何雨泽并没有因为李秀梅的激动而动怒,他的眼神依旧平静,甚至带着一丝理解,但语气却丝毫没有让步:“李工,我理解你们的付出和遇到的困难。但正因为困难,才更不能在方向上出错。方向错了,越是努力,离目标就越远。”
他拿起一份关键部件的设计图纸:“首先,是结构设计。为了迁就现有的加工能力,你们对涡轮盘的结构进行了简化,强度余量留得不足。J8是高空高速歼击机,发动机工况极端,这个结构在高负荷下存在疲劳断裂的风险,可靠性不过关。”
接着,他又指向工艺文件:“其次,是加工精度。特别是涡轮叶片的榫接部位,公差控制不严格,会导致动平衡问题,这就是你们台架试验振动超标的根本原因之一。不是调校能解决的。”
最后,他的手指重重地点在了那份材料分析报告上,目光锐利如刀:“而最核心、最致命的问题,就在这里——材料!”

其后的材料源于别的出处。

==> config.mk <==
export PLATFORM = sky130hd
export DESIGN_NAME = fetch_unit
export DESIGN_NICKNAME = d
export VERILOG_FILES = /design/src/rtl/fetch_pkg.sv /design/src/rtl/fetch_slot.sv /design/src/rtl/fetch_unit.sv
export SDC_FILE = /design/constraint.sdc
export NUM_CORES = 1
export LEC_CHECK = 0
export ABC_AREA = 1
export CAP_MARGIN = 30
export CORE_MARGIN = 2
export CORE_UTILIZATION = 35
export CTS_CLUSTER_DIAMETER = 40
export CTS_CLUSTER_SIZE = 8
export DETAILED_ROUTE_END_ITERATION = 16
export GPL_ROUTABILITY_DRIVEN = 1
export HOLD_SLACK_MARGIN = 0.15
export PLACE_DENSITY = 0.6
export RECOVER_POWER = 50
export SLEW_MARGIN = 0
export SYNTH_ARGS = -nofsm -noshare
export SYNTH_HDL_FRONTEND = slang
export SYNTH_HIERARCHICAL = 1
export SYNTH_SLANG_ARGS = --single-unit
==> constraint.sdc <==
create_clock -name clk_i -period 2.1 [get_ports clk_i]
set_input_delay 0.42 -clock clk_i [delete_from_list [all_inputs] [get_ports clk_i]]
set_output_delay 0.42 -clock clk_i [all_outputs]
set_load 0.005 [all_outputs]
==> src/rtl/fetch_pkg.sv <==
// Shared definitions for the instruction-fetch front end.
//   fetch_state_e : fetch FSM states
//   INST_NOP      : bubble presented when no instruction is ready
//   PC_STEP       : sequential PC increment (bytes)
package fetch_pkg;

    typedef enum logic [1:0] {
        ST_IDLE  = 2'd0,
        ST_REQ   = 2'd1,
        ST_WAIT  = 2'd2,
        ST_DRAIN = 2'd3
    } fetch_state_e;

    localparam logic [31:0] INST_NOP = 32'h0000_0000;
    localparam logic [31:0] PC_STEP  = 32'd4;

endpackage

==> src/rtl/fetch_slot.sv <==
// One-entry holding register for a fetched {pc, instruction} pair.
//   clk, rst_n       : clock, asynchronous active-low reset
//   init             : synchronous return to reset contents
//   clear            : drop the held entry (contents kept, valid cleared)
//   load             : capture load_pc/load_inst (wins over consume)
//   consume          : downstream took the entry this edge
//   valid, pc, inst  : registered entry contents
module fetch_slot
    import fetch_pkg::*;
#(
    parameter logic [31:0] RESET_PC = 32'h0000_0000
) (
    input  logic        clk,
    input  logic        rst_n,
    input  logic        init,
    input  logic        clear,
    input  logic        load,
    input  logic        consume,
    input  logic [31:0] load_pc,
    input  logic [31:0] load_inst,
    output logic        valid,
    output logic [31:0] pc,
    output logic [31:0] inst
);

    // Occupancy flag: a load on the consume edge keeps the slot full (back-to-back)
    always_ff @(posedge clk or negedge rst_n) begin
        if (!rst_n) begin
            valid <= 1'b0;
        end else if (init || clear) begin
            valid <= 1'b0;
        end else if (load) begin
            valid <= 1'b1;
        end else if (consume) begin
            valid <= 1'b0;
        end else begin
            valid <= valid;
        end
    end

    // Payload: pc/inst retained after consume so a stalled consumer sees stable values
    always_ff @(posedge clk or negedge rst_n) begin
        if (!rst_n) begin
            pc   <= RESET_PC;
            inst <= INST_NOP;
        end else if (init) begin
            pc   <= RESET_PC;
            inst <= INST_NOP;
        end else if (load && !clear) begin
            pc   <= load_pc;
            inst <= load_inst;
        end else begin
            pc   <= pc;
            inst <= inst;
        end
    end

endmodule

“我原始设计中要求的高温镍基合金、钛合金部件,你们用的替代材料是什么?”他的声音带着冷意,“性能参数差了多少,你们心里清楚!尤其是高压涡轮叶片,你们现在用的这种材料,高温强度、持久强度、抗蠕变性能全面不合格!它的耐高温阈值,比设计要求低了整整一百五十度!”
何雨泽的目光逼视着李秀梅:“李组长,请你告诉我,用这种材料造出来的叶片,安装在追求高空高速性能的J8发动机里,能坚持多久?十分钟?五分钟?还是只要开加力燃烧室,就会因为过热而变形、甚至熔化断裂?这样的发动机,你敢让它上天吗?这不是在造飞机,这是在制造飞行棺材!这是拿我们的飞行员的命在赌!”
每一句话都像一记重锤,砸在李秀梅和所有发动机组成员的心上。他们何尝不知道材料问题是最大的拦路虎?只是国内实在没有更好的选择,他们只能抱着侥幸心理,希望在结构上和冷却系统上想办法弥补。
李秀梅的脸色由红转白,张了张嘴,想反驳,却发现喉咙干涩,一个字也说不出来。
何雨泽指出的每一个问题都精准狠辣,直击要害,尤其是材料问题,更是她内心深处最大的焦虑和无力之处。
她所有的坚持和怒火,在绝对的技术事实面前,被击得粉碎。一种巨大的委屈和挫败感涌上心头,她的眼圈微微泛红,但强忍着没有让眼泪掉下来,只是倔强地扭过头,不再看何雨泽。
何雨泽看着她,语气放缓了一些,但依旧坚定:“李工,我否定的是错误的技术路线,而不是你们的努力和付出。你们的经验和对国内工业水平的了解,对我接下来解决问题至关重要。”
他不再多言,挽起袖子,直接走到工作台前,拿起那些图纸和报告,开始更深入的分析。
他一边看,一边快速地在草稿纸上写下密密麻麻的公式和符号,不时地向旁边的技术人员询问现有的具体的工艺细节和测试环境参数。
他的专注和投入感染了周围的人。
虽然被全盘否定令人难以接受,但这位年轻总工展现出的专业、严厉以及对技术极限的清晰认知,让他们不由自主地信服。